» **WORK TO COMPLETE**
Where the word "goes" shows up in the entries below, please copy the whole line.

====

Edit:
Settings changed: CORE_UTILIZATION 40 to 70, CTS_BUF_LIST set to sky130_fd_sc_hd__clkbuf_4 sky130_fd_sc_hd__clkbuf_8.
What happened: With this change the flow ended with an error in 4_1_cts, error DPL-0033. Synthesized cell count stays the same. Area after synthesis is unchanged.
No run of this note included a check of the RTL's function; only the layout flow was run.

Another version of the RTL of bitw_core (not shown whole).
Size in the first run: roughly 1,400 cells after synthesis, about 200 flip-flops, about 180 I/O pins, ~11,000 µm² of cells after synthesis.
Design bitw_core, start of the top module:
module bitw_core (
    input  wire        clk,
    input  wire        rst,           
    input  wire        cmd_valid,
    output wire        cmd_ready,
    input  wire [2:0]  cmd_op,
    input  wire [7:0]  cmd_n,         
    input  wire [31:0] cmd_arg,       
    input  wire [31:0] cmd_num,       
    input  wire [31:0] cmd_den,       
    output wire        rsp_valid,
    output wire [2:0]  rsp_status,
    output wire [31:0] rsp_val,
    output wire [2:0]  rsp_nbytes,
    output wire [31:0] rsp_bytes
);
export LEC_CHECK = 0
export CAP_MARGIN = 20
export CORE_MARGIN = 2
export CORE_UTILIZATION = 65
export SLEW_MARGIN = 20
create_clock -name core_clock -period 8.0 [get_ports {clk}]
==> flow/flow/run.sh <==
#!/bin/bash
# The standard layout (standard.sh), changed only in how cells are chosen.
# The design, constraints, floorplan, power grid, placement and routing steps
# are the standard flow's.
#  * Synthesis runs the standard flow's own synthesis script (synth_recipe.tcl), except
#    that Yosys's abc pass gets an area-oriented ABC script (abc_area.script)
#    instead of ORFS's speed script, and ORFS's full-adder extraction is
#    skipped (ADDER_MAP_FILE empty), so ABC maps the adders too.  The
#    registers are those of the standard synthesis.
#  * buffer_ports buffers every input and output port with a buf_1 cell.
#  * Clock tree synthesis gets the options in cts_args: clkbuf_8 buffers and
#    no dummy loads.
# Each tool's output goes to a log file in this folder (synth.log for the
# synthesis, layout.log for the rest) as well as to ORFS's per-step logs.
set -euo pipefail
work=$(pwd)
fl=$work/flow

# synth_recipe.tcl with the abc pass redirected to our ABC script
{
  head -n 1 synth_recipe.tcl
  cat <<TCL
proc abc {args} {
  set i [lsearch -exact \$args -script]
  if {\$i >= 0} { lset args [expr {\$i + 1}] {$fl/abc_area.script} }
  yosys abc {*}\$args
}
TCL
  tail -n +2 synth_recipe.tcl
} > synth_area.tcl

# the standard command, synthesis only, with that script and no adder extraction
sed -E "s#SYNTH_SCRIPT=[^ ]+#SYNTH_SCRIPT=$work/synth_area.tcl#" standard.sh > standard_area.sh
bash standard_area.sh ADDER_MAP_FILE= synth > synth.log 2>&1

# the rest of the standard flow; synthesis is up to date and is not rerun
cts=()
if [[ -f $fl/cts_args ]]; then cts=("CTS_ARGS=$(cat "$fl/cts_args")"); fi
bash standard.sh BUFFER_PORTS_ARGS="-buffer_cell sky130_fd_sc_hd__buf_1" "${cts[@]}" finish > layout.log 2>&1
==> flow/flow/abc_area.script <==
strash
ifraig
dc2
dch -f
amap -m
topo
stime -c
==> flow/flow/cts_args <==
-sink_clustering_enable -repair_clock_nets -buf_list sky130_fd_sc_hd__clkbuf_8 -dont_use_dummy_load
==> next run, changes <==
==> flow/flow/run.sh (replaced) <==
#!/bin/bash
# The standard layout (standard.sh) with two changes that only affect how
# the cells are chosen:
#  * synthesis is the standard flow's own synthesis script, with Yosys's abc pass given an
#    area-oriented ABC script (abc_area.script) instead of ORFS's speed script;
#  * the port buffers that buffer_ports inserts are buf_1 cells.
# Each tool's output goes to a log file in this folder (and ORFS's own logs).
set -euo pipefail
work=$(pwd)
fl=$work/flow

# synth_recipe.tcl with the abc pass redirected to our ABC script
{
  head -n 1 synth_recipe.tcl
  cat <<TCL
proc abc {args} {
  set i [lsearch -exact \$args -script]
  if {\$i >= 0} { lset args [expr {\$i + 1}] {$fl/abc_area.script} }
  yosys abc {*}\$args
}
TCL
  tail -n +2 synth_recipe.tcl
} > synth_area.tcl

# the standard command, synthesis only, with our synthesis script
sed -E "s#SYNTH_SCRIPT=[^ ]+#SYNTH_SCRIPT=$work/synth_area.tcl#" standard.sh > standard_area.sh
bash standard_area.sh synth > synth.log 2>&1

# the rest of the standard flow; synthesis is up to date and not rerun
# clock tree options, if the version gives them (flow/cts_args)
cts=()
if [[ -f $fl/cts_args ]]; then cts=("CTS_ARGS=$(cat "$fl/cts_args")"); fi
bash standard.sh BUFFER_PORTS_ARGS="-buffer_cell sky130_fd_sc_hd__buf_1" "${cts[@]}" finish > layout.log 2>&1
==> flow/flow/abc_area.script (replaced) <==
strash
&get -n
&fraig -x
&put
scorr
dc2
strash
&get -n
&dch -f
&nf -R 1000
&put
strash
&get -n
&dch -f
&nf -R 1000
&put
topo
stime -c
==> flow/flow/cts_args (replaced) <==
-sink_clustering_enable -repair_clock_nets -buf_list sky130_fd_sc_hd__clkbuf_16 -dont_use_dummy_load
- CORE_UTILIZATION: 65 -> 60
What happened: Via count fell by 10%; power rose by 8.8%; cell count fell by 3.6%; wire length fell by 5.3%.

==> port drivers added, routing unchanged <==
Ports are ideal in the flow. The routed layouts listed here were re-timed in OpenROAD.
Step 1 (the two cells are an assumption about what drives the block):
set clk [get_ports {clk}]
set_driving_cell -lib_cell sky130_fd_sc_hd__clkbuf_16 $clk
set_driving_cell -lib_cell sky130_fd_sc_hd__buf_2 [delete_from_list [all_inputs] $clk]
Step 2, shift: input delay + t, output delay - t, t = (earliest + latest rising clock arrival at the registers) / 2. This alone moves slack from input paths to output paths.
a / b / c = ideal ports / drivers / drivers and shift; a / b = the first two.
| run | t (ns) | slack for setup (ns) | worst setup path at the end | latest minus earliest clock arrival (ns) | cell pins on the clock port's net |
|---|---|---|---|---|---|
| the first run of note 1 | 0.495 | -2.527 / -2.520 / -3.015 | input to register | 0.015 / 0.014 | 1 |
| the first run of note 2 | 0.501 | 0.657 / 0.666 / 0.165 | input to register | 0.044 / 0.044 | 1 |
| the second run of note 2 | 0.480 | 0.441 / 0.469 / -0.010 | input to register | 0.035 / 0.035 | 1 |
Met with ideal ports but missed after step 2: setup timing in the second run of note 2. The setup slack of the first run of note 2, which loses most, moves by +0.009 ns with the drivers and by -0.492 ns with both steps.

====

» **ANSWER SECTION**
# Each tool's output goes to a log file in this folder (synth.log for the
# Each tool's output goes to a log file in this folder (and ORFS's own logs).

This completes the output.